How To Make: Sauerkraut

Recipes

Sauerkraut is a fermented food that is made through a process called Lacto-fermentation. As a probiotic, sauerkraut has been reported to have beneficial effects on the gut and digestive system, thanks to the presence of ‘good’ bacteria such as Lactobacillus.

Sauerkraut is seriously easy to make at home, and regardless of your experience with fermenting foods, it is very hard to go wrong.

To make sauerkraut, you will need three basic ingredients and a clean Kilner jar for storage.

Note: Ensure that anything that you use is properly cleaned, including your hands.

Ingredients:

  • 1 Whole white cabbage
  • 1 tbsp sea salt
  • 1 tsp juniper berries
  • 1 tsp caraway seeds

Method:

  1. Slice the cabbage into quarters and remove the thick core.
  2. Slice the cabbage into ribbons and place into a bowl.
  3. Sprinkle over the sea salt, mix together and leave for fifteen minutes.
  4. Return to the cabbage and massage it with your hands, or use the flat end of a rolling pin to knead the cabbage.
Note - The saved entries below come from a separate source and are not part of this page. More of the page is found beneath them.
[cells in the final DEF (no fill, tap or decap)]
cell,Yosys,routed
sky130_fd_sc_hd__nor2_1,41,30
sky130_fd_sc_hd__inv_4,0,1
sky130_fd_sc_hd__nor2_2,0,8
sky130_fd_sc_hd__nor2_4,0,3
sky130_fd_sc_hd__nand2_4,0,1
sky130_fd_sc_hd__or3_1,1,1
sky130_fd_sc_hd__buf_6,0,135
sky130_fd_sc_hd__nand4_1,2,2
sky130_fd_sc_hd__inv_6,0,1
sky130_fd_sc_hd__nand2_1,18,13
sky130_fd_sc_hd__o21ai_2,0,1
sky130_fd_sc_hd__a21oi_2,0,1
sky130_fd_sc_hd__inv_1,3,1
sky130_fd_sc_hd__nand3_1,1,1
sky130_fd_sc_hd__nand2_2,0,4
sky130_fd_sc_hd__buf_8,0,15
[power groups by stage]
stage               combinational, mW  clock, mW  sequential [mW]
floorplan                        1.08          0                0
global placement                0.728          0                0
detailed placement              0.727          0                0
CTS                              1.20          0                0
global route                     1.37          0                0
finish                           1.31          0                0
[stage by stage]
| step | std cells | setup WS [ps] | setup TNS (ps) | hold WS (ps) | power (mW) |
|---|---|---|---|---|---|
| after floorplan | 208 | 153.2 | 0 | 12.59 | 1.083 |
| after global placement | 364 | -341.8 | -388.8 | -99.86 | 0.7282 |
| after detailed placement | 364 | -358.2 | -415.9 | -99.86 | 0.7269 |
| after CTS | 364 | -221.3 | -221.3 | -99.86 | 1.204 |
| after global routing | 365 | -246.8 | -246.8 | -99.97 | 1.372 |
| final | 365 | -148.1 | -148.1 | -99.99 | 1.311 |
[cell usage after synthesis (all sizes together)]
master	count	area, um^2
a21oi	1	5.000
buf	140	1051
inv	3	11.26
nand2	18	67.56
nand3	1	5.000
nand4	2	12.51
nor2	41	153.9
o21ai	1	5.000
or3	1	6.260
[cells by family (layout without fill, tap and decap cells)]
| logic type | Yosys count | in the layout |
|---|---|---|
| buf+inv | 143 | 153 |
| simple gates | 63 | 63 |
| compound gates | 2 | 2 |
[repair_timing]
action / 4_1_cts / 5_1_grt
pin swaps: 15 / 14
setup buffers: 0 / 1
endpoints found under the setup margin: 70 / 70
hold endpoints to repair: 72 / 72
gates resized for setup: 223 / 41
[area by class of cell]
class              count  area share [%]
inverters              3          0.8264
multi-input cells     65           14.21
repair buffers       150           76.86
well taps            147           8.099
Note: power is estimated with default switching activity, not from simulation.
===== src/design/u64alu_pkg.sv =====
// types and constants shared by the 64-bit alu
`default_nettype none
package u64alu_pkg;
  localparam logic [3:0] OP_ADD = 4'd0;
  localparam logic [3:0] OP_SUB = 4'd1;
  localparam logic [3:0] OP_MUL = 4'd2;
  localparam logic [3:0] OP_DIV = 4'd3;
  localparam logic [3:0] OP_REM = 4'd4;
  localparam logic [3:0] OP_EQ  = 4'd5;
  localparam logic [3:0] OP_GT  = 4'd6;
  localparam logic [3:0] OP_AND = 4'd7;
  localparam logic [3:0] OP_OR  = 4'd8;
  localparam logic [3:0] OP_XOR = 4'd9;
  localparam logic [3:0] OP_NOT = 4'd10;
  localparam logic [3:0] OP_SHL = 4'd11;
  localparam logic [3:0] OP_SHR = 4'd12;

  localparam int QDEPTH = 4;
  localparam int QAW    = 2;

  typedef struct packed {
    logic [3:0]  action;
    logic [63:0] a_value;
    logic [63:0] b_value;
    logic [7:0]  shift_amount;
  } in_t;

  typedef struct packed {
    logic [63:0] result_value;
    logic        error_flag;
  } out_t;

  typedef enum logic [1:0] {
    CLS_SIMPLE = 2'd0,
    CLS_MUL    = 2'd1,
    CLS_DIV    = 2'd2,
    CLS_DZERO  = 2'd3
  } cls_t;

  typedef struct packed {
    cls_t cls;
    in_t  item;
  } qent_t;
endpackage
`default_nettype wire


===== src/design/u64alu_queue.sv =====
// short queue between front and back ends
`default_nettype none
module u64alu_queue (
  input  logic              clk,
  input  logic              rst_n,
  input  logic              push,
  input  u64alu_pkg::qent_t wdata,
  output logic              full,
  input  logic              pop,
  output u64alu_pkg::qent_t rdata,
  output logic              empty
);
  u64alu_pkg::qent_t           mem_r [u64alu_pkg::QDEPTH];
  logic [u64alu_pkg::QAW-1:0]  wr_ptr_r;
  logic [u64alu_pkg::QAW-1:0]  rd_ptr_r;
  logic [u64alu_pkg::QAW:0]    cnt_r;
  logic                        do_push;
  logic                        do_pop;

  assign full    = (cnt_r == (u64alu_pkg::QAW+1)'(u64alu_pkg::QDEPTH));
  assign empty   = (cnt_r == '0);
  assign do_push = push && !full;
  assign do_pop  = pop && !empty;
  assign rdata   = mem_r[rd_ptr_r];

  always_ff @(posedge clk) begin
    if (do_push) begin
      mem_r[wr_ptr_r] <= wdata;
    end
  end

  always_ff @(posedge clk) begin
    if (!rst_n) begin
      wr_ptr_r <= '0;
      rd_ptr_r <= '0;
      cnt_r    <= '0;
    end else begin
      if (do_push) begin
        wr_ptr_r <= wr_ptr_r + 1'b1;
      end
      if (do_pop) begin
        rd_ptr_r <= rd_ptr_r + 1'b1;
      end
      if (do_push && !do_pop) begin
        cnt_r <= cnt_r + 1'b1;
      end else if (do_pop && !do_push) begin
        cnt_r <= cnt_r - 1'b1;
      end
    end
  end
endmodule
`default_nettype wire


===== config.mk =====
export PLATFORM = sky130hd
export DESIGN_NAME = u64alu_queue
export DESIGN_NICKNAME = d
export VERILOG_FILES = /design/src/design/u64alu_pkg.sv /design/src/design/u64alu_queue.sv
export SDC_FILE = /design/constraint.sdc
export NUM_CORES = 1
export LEC_CHECK = 0
export BUFFER_PORTS_ARGS = -buffer_cell sky130_fd_sc_hd__buf_4
export CELL_PAD_IN_SITES_DETAIL_PLACEMENT = 0
export CELL_PAD_IN_SITES_GLOBAL_PLACEMENT = 1
export CORE_MARGIN = 3
export CORE_UTILIZATION = 40
export DETAILED_ROUTE_END_ITERATION = 8
export GPL_TIMING_DRIVEN = 0
export PLACE_DENSITY = 0.74
export SLEW_MARGIN = 5
export SYNTH_ARGS = -nofsm -noshare
export SYNTH_HDL_FRONTEND = slang
export SYNTH_SLANG_ARGS = --single-unit

===== constraint.sdc =====
create_clock -name clk -period 4.6 [get_ports clk]
set_clock_uncertainty 0.05 [all_clocks]
set_input_delay 0 -clock clk [delete_from_list [all_inputs] [get_ports clk]]
set_output_delay 0 -clock clk [all_outputs]
set_load 0.02 [all_outputs]

# ---- Word-level counts from Yosys, hierarchy flattened
# Memories as Yosys holds them, arrays and structs flattened. A register that Yosys moved wholly into a read port is not among the register bits.
# Index checks and enable logic that the tools add are counted.
dict set report classes {
  reduce_logical 10
  eq_ne 1
  add_sub_neg 4
  mux 6
}
# cell n
set ops {}
lappend ops {{$mux 3} 2}
lappend ops {{$add 2x1->2 const B} 2}
lappend ops {{$logic_and 1x1->1} 4}
lappend ops {{$logic_not 1->1} 4}
lappend ops {{$mux 2} 2}
lappend ops {{$add 3x1->3 const B} 1}
lappend ops {{$eq 3x3->1 const B} 1}
lappend ops {{$logic_not 3->1} 1}
lappend ops {{$sub 3x1->3 const B} 1}
lappend ops {{$mux 1} 2}
lappend ops {{$reduce_bool 2->1} 1}
dict set report word_totals {
  input_bits 146
  n_memories 1
  regBits 7
  mem_bits_rw 568
}
# name depth word_bits read_ports rd_clocked_by_memory_dff write_ports line
set memory_table {}
lappend memory_table {mem_r 4 142 1 1 1 u64alu_queue.sv:13} ;# u64alu_pkg::qent_t mem_r [u64alu_pkg::QDEPTH];

# ---- Longest topological paths before layout
dict set report depth {
  ltp_word 7
  depth_mapped 9
  mapped_depth_nobuf 8
}

# ---- Worst setup path before layout
# OpenSTA, ideal clock, no wires.
dict set report synth_timing {
  path_type {register to register}
  startpoint {register cnt_r[0] in the netlist's numbering}
  endpoint {memory mem_r[2][0] in the netlist's numbering (enable)}
  path_slack_ns -0.208
  setup_ns 0.518
  t_arrival_ns 4.239
  stages_incl_launch_ff 5
  path_cell_list {dfxtp_1 -> nor3b_1 -> nor2b_1 -> clkbuf_1 -> and2_1}
}
dict set report synth_between {
  elab_chain_cells 5
}
# item line
set synth_lines {}
lappend synth_lines {{from (decl)} u64alu_queue.sv:16} ;# logic [u64alu_pkg::QAW:0] cnt_r;
lappend synth_lines {{from (signal assigned)} u64alu_queue.sv:45} ;# cnt_r <= cnt_r + 1'b1;
lappend synth_lines {{from (signal assigned)} u64alu_queue.sv:47} ;# cnt_r <= cnt_r - 1'b1;
lappend synth_lines {{$eq 3x3->1} u64alu_queue.sv:20} ;# assign full = (cnt_r == (u64alu_pkg::QAW+1)'(u64alu_pkg::QDEPTH));
lappend synth_lines {{named net full} u64alu_queue.sv:8} ;# output logic full,
lappend synth_lines {{$logic_not 1->1} u64alu_queue.sv:22} ;# assign do_push = push && !full;
lappend synth_lines {{$logic_and 1x1->1} u64alu_queue.sv:22}
lappend synth_lines {{named net do_push} u64alu_queue.sv:17} ;# logic do_push;
lappend synth_lines {{$mux 1} u64alu_queue.sv:27} ;# if (do_push) begin
lappend synth_lines {{$mux 1 (not written as such)} u64alu_queue.sv:28} ;# mem_r[wr_ptr_r] <= wdata;
lappend synth_lines {{to (decl)} u64alu_queue.sv:13}
# The timed path passes the listed nets, and every way through them passes these cells.

# ---- Worst setup path in the final report
dict set report layout_timing {
  startpoint {register cnt_r[0] in the netlist's numbering}
  endpoint {memory mem_r[0][56] in the netlist's numbering (enable)}
}
dict set report layout_between {
  elab_chain_cells 5
}
# item line
set layout_lines {}
lappend layout_lines {{$eq 3x3->1} u64alu_queue.sv:20}
lappend layout_lines {{$logic_not 1->1} u64alu_queue.sv:22}
lappend layout_lines {{$logic_and 1x1->1} u64alu_queue.sv:22}
lappend layout_lines {{named net do_push} u64alu_queue.sv:17}
lappend layout_lines {{$mux 1} u64alu_queue.sv:27}
lappend layout_lines {{$mux 1 (not written as such)} u64alu_queue.sv:28}
# The timed path passes the listed nets, and every way through them passes these cells.

==> results by group <==
Run status
  • Status: completed

STA
  • Actual slew at the worst max-slew pin: 0.774 ns
  • Period minus WS final: 2.67 ns
  • Setup WS post-layout: 1.93 ns
  • Fmax: 375 MHz
  • Setup-failing EPs final: 0
  • Final Hold Fails: 0
  • Hold_ws: roughly 0.096 ns
  • Tcrit/Tclk final: 58.0%
  • Final Slew Violations: 0
  • Slew HR: about half
  • RSZ-0062 raised after global routing: no

Critical path
  • Top cell by count, worst path: buf_16
  • Req. time, crit path: around 4.8 ns
  • Crit path launch type: flop
  • Max stage delay cell, worst path: and2_4
  • WP data arrival: 2.89 ns
  • Max incr delay on CP: 0.62 ns
  • Max FO, Critical Path: 40
  • Critical path cell sequence: nor3b_1 > nor2b_1 > clkbuf_1 > and2_4 > buf_16 > buf_16
  • Critical path class: reg2reg
  • Crit path capture type: flop

GRT
  • Grt met1 use: 20.5%
  • Met2 Use GR: 25.7%
  • Vias in the first global route: 11.2k
  • Initial antenna violation count: 5
  • First-pass GRT wire length: 67100 microns
  • Met3 Track Usage GR: 5.29%
  • GRT Overall Usage: 15.7%
  • Grt ovf: 0
  • Most Crowded Layer GR: met2
  • Largest net degree at the start of global routing: 44

Flow run
  • Maxcap violations: 0

Clock tree
  • Num Clock Sinks: 577
  • Inserted Clock Buffers: 58
  • Post_cts resized: 0
  • CTS tree: done
  • Reg clk slew, reported paths: 0.06 ns
  • Clock latency on the worst-skew pair: between 0.5 and 0.6 ns
  • H-tree Lvls: 2
  • Clock Tree Root: clkbuf_16
  • Post-CTS Repair Setup Buffers: 0
  • Buffer depth of the longest clock path: 3

Floorplanning
  • Cell Rows: 83
  • Core area: 51500 sq um
  • Die area: approximately 55000 sq um
  • Num ports: 290
  • Chip height: 235 microns
  • Initial Utilization: 40.7%
  • Die outline width: 235 microns

Logic synthesis
  • Yosys reg bits: slightly below 600
  • Synth Area per Inst: 26.5 sq um
  • Post-synthesis sequential area ratio: 82.3%
  • Post-synth EDFFs: between 500 and 600
  • Async SR Flop Fraction: 0%
  • Most used flip-flop cell after synthesis: edfxtp_1
  • Synth Net Count: 942
  • Cell variety after synth: 22
  • Synthesized instance count: a little under 800
  • YS warnings: 0
  • Syn Std Cell Area: 20900 sq um

Detailed routing
  • Vias per cell: 4.94
  • Detail Route Antenna Nets: 0
  • 1st-iter DRT viols: 585
  • Drt drc: 0
  • Routed len/inst: 21.1 microns
  • DR vias: ~10k
  • Final wirelength: ~43000 microns
  • 1st-pass router iterations: 4

Final layout
  • Layout area overhead: 32.2%
  • Nets: 1448
  • Most common cell after layout, fill and taps aside: edfxtp_1
  • Layout cells sized above 1: around two fifths
  • Fill count: 3946
  • Most frequent cells in the layout: 568 x edfxtp_1, 288 x buf_4, 146 x dlygate4sd3_1
  • Finished Cell Area: 27700 sq um

Placed design
  • Gpl congestion: 0.671
  • Pre-CTS setup slack: 1.89 ns
  • Hpwl dp: 26700 microns
  • Port bufs: 288
  • Placed inst area: 24300 sq um

Hold path
  • Hold Crit Class: in2reg

Pwr
  • Lkg Pwr: 9.40 nW
  • Maximum vdd ir drop: between 0.3 and 0.4 mV
  • Cell Pwr Density: 561 nW/um^2
-- cells in the mapped netlist, types with 2 or more instances --
library cell / n / area share (%)
dfxtp_1: 9 / 0.86
nor2b_1: 2 / 0.060
edfxtp_1: 568 / 81
xnor2_1: 3 / 0.13
buf_2: 16 / 0.38
and2_1: 8 / 0.24
inv_1: 3 / 0.054
clkbuf_1: 8 / 0.14
ha_1: 5 / 0.30
nand2_1: 4 / 0.072
buf_6: 10 / 0.54
mux4_2: 142 / 15
mux2i_1: 3 / 0.14
-- logic make-up (layout without fill, tap and decap cells) --
family                     after synthesis  in the layout  synth area share [%]
DFF                                    577            577                  82.3
xor gates and xnor gates                 4              4                 0.167
AOI/OAI and AO/OA                        4              4                 0.137
buffers and inverters                   37            590                  1.12
and+or+nand+nor                         17             17                 0.460
muxes                                  145            145                  15.4
other                                    0              4                     0
adders and majority gates                6              6                 0.394
-- metal layers --
layer  vias up  share of wire (%)
met5         -              0.030
met4         2                2.0
met3        71                7.7
met2       304                 49
met1      5191                 41
li1       4442                  -
-- path summary, 6_finish.rpt --
path / slack [ns] / to / from / depth (start not counted)
min: 0.1 / mem_r[3][130] / wdata[130] / 2
max reg2reg: 1.93 / mem_r[0][56] / cnt_r[0] / 6
max: 1.93 / mem_r[0][56] / cnt_r[0] / 6
min reg2reg: 0.45 / wr_ptr_r[1] / wr_ptr_r[1] / 2
-- stage by stage --
| step | instances | total power [mW] | utilization, % | setup TNS (ns) |
|---|---|---|---|---|
| global route | 2025 | 16.2 | 53.8 | 0 |
| global placement | 1758 | 10.9 | 46.5 | -121.70 |
| finish | 2027 | 15.5 | 53.8 | 0 |
| floorplan | 790 | 9.18 | - | 0 |
| detailed placement | 1770 | 10.9 | 47.1 | 0 |
| CTS | 2023 | 15.8 | 53.7 | 0 |
-- critical path, delay by kind of cell, from the launching register on --
family / cells / cell delay, ns
DFF: 1 / 0.47
buffers and inverters: 3 / 0.90
and+or+nand+nor: 3 / 0.86
-- state kept, by name, indices dropped and copies added, names as in the netlist, named ones only --
signal,cells
mem_r,568
rd_ptr_r,2
wr_ptr_r,2
cnt_r,3
-- area by class of cell --
type | instances | area (sq um) | area share (%)
Sequential cell | 577 | 17200 | 62.2
Timing Repair Buffer | 446 | 3940 | 14.2
Multi-Input combinational cell | 176 | 3480 | 12.6
Clock buffer | 78 | 1680 | 6.07
Tap cell | 680 | 851 | 3.07
Clock inverter | 29 | 262 | 0.944
Buffer | 34 | 223 | 0.804
Inverter | 3 | 11.3 | 0.0407
Antenna cell | 4 | 10.0 | 0.0361
-- timing repair --
item | in CTS | in global routing
endpoints found under the setup margin | 0 | 0
hold buffers | 146 | 0
endpoints found under the hold margin | 577 | 0
-- report_power, final --
group | switching (mW) | internal (mW) | total [mW]
Combinational | 2.29 | 2.05 | 4.34
Clock | 1.88 | 2.82 | 4.70
Sequential | 0.120 | 6.38 | 6.49
Note: power is estimated with default switching activity, not from simulation.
It will take ten minutes of work, but you the cabbage will begin to produce a liquid.
  5. Add the juniper berries and caraway seeds.
  6. Remove the cabbage, berries and seeds and add to the Mason jar. Pour any of the liquid over the cabbage.
  7. The cabbage needs to be covered at all times, to ensure the fermentation process and to avoid mould – if there is not enough liquid to cover the cabbage you can top up with a little water. Ensure you use bottled mineral water, as opposed to water from the tap.
  8. Cover the jar with a cloth and secure with an elastic band, to ensure airflow to the sauerkraut but to keep anything unwanted out of the jar.
  9. Leave at room temperature for 7-10 days. Keep out of direct sunlight but store in a warm place if possible, to help the fermentation process.
  10. Sample the sauerkraut every day after the first 5 days. Place in the fridge with the lid sealed once you are happy with the taste.
  11. You can keep your sauerkraut in the fridge for up to 2 months, but use your common sense when it comes to determining whether your sauerkraut is good to eat after any period of time.

While fermenting foods might be new to you, it is important to remember than many cultures have been making fermented foods such as sauerkraut for hundreds of years. It is one of the easiest fermented foods to try making yourself.

The main thing to remember is that the cabbage must be covered by the brine, at all times, to prevent mould forming on the surface. In the unlikely event that you notice any mould, simply discard your batch and start from scratch. You can press down the cabbage every few days, if you are wary of the cabbage remaining submerged.

During the fermentation process, you may notice small bubbles forming around the cabbage which is simply a sign that your cabbage is in fact fermenting, as the bacteria feeds off the sugars in the cabbage and convert it into lactic acid.

Try sauerkraut in salads or sandwiches, or try our recipe for Steak, Eggs and Sauerkraut.